Post by Lush4life » 20 Oct 2019 23:05

Evening to all, when my mum died I was just 11 weeks sober, very grateful that she'd seen me that way too (I love and loved her with all of my heart)
How ever as soon as I got home from the hospital after her death I went straight out bought a bottle of vodka and drank a great deal of it, there was a niggling thought , feeling in my head I would be this way although the idea hadn't fully formed tbh.
I , although very early into sobriety wanted immediate escape, release.
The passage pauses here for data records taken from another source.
$ cat src/rtl/nor_seq_ctrl.sv
module nor_seq_ctrl
    import nor_seq_pkg::*;
#(
    parameter int ADDR_W = 22,
    parameter int DATA_W = 16
) (
    input  logic              clk,
    input  logic              rst,
    input  logic              req_valid,
    input  logic [2:0]        req_op,
    input  logic [ADDR_W-1:0] req_addr,
    input  logic [DATA_W-1:0] req_data,
    output logic              req_ack,
    output logic              busy,
    output logic              done,
    output logic              err,
    output logic [DATA_W-1:0] id_out,
    output logic              bus_go,
    output logic              bus_read,
    output logic [ADDR_W-1:0] bus_addr,
    output logic [DATA_W-1:0] bus_data,
    input  logic              bus_idle,
    input  logic              bus_fin,
    input  logic [DATA_W-1:0] bus_rd,
    output logic              is_prog,
    output logic              exp_bit7,
    input  logic              st_complete,
    input  logic              st_tmo,
    input  logic              st_erase_tmo
);
    localparam int unsigned SH = ofs_shift(DATA_W);
    localparam logic [ADDR_W-1:0] ADDR_UA = ADDR_W'(UNLK_A_OFS << SH);
    localparam logic [ADDR_W-1:0] ADDR_UB = ADDR_W'(UNLK_B_OFS << SH);
    localparam logic [ADDR_W-1:0] ADDR_ID1 = ADDR_W'(32'd1 << SH);

    cstate_e           st;
    op_e               op_q;
    logic [ADDR_W-1:0] addr_q;
    logic [DATA_W-1:0] data_q;
    logic [2:0]        k;
    logic              pend;
    logic              fail_q;
    step_t             cur;
    logic [ADDR_W-1:0] id_addr;

    always_comb begin
        cur = (st == CS_EXIT) ? exit_step(k) : cmd_step(op_q, k);
    end

    assign id_addr  = (op_q == OP_ID_DEV) ? ADDR_ID1 : '0;
    assign req_ack  = req_valid && (st == CS_IDLE) && op_known(req_op);
    assign busy     = (st != CS_IDLE);
    assign bus_read = (st == CS_POLL) || (st == CS_RECHK) || (st == CS_IDRD);
    assign bus_go   = busy && !pend && bus_idle;
    assign is_prog  = (op_q == OP_PROG);
    assign exp_bit7 = data_q[7];

    always_comb begin
        bus_data = cur.put_data ? data_q : DATA_W'(cur.code);
        if (st == CS_IDRD) begin
            bus_addr = id_addr;
        end else if (st == CS_POLL || st == CS_RECHK) begin
            bus_addr = (op_q == OP_CHIP_ERASE) ? '0 : addr_q;
        end else begin
            case (cur.asel)
                AS_UNLK_A: bus_addr = ADDR_UA;
                AS_UNLK_B: bus_addr = ADDR_UB;
                AS_TARGET: bus_addr = addr_q;
                AS_IDOFF:  bus_addr = id_addr;
                default:   bus_addr = '0;
            endcase
        end
    end

    always_ff @(posedge clk) begin
        if (rst) begin
            st     <= CS_IDLE;
            op_q   <= OP_PROG;
            addr_q <= '0;
            data_q <= '0;
            k      <= '0;
            pend   <= 1'b0;
            fail_q <= 1'b0;
            done   <= 1'b0;
            err    <= 1'b0;
            id_out <= '0;
        end else begin
            done <= 1'b0;
            err  <= 1'b0;
            if (bus_go)       pend <= 1'b1;
            else if (bus_fin) pend <= 1'b0;
            case (st)
                CS_IDLE: begin
                    if (req_ack) begin
                        op_q   <= op_e'(req_op);
                        addr_q <= req_addr;
                        data_q <= req_data;
                        k      <= '0;
                        fail_q <= 1'b0;
                        st     <= CS_CMD;
                    end
                end
                CS_CMD: begin
                    if (bus_fin) begin
                        if (cur.last) begin
                            k <= '0;
                            case (op_q)
                                OP_PROG, OP_SECT_ERASE, OP_CHIP_ERASE: st <= CS_POLL;
                                OP_ID_MFR, OP_ID_DEV:                  st <= CS_IDRD;
                                default: begin
                                    st   <= CS_IDLE;
                                    done <= 1'b1;
                                end
                            endcase
                        end else begin
                            k <= k + 3'd1;
                        end
                    end
                end
                CS_POLL: begin
                    if (bus_fin) begin
                        if (st_complete) begin
                            st   <= CS_IDLE;
                            done <= 1'b1;
                        end else if (op_q == OP_CHIP_ERASE && st_erase_tmo) begin
                            st  <= CS_IDLE;
                            err <= 1'b1;
                        end else if (st_tmo) begin
                            st <= CS_RECHK;
                        end
                    end
                end
                CS_RECHK: begin
                    if (bus_fin) begin
                        if (st_complete) begin
                            st   <= CS_IDLE;
                            done <= 1'b1;
                        end else begin
                            fail_q <= 1'b1;
                            k      <= '0;
                            st     <= CS_EXIT;
                        end
                    end
                end
                CS_IDRD: begin
                    if (bus_fin) begin
                        id_out <= bus_rd;
                        k      <= '0;
                        st     <= CS_EXIT;
                    end
                end
                default: begin
                    if (bus_fin) begin
                        if (cur.last) begin
                            st   <= CS_IDLE;
                            err  <= fail_q;
                            done <= !fail_q;
                        end else begin
                            k <= k + 3'd1;
                        end
                    end
                end
            endcase
        end
    end

endmodule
I didn't, wouldn't, couldn't face the inevitable pain of losing her.
And so it was, my drinking once again spiralled completely out of control.
When I did finally (hopefully) get sober only then I began to grieve, I cried and cried for months, was tough time.
We are all different of course and I think maybe if I'd had much longer sober time before she died I maybe wouldn't have made these choices; because a choice indeed it was , I say that because the physical addiction had passed,this was more want, need just not to
"Feel the feelings".
And maybe, just maybe there was some element of excuse there for me to have a bloody good drink.
I hope in saying this I haven't upset anyone, I just think honesty, with myself, is very important.
Take care all, bit nippy here tonight.
Sobriety is never owned ; it's rented
And rent is due Every day.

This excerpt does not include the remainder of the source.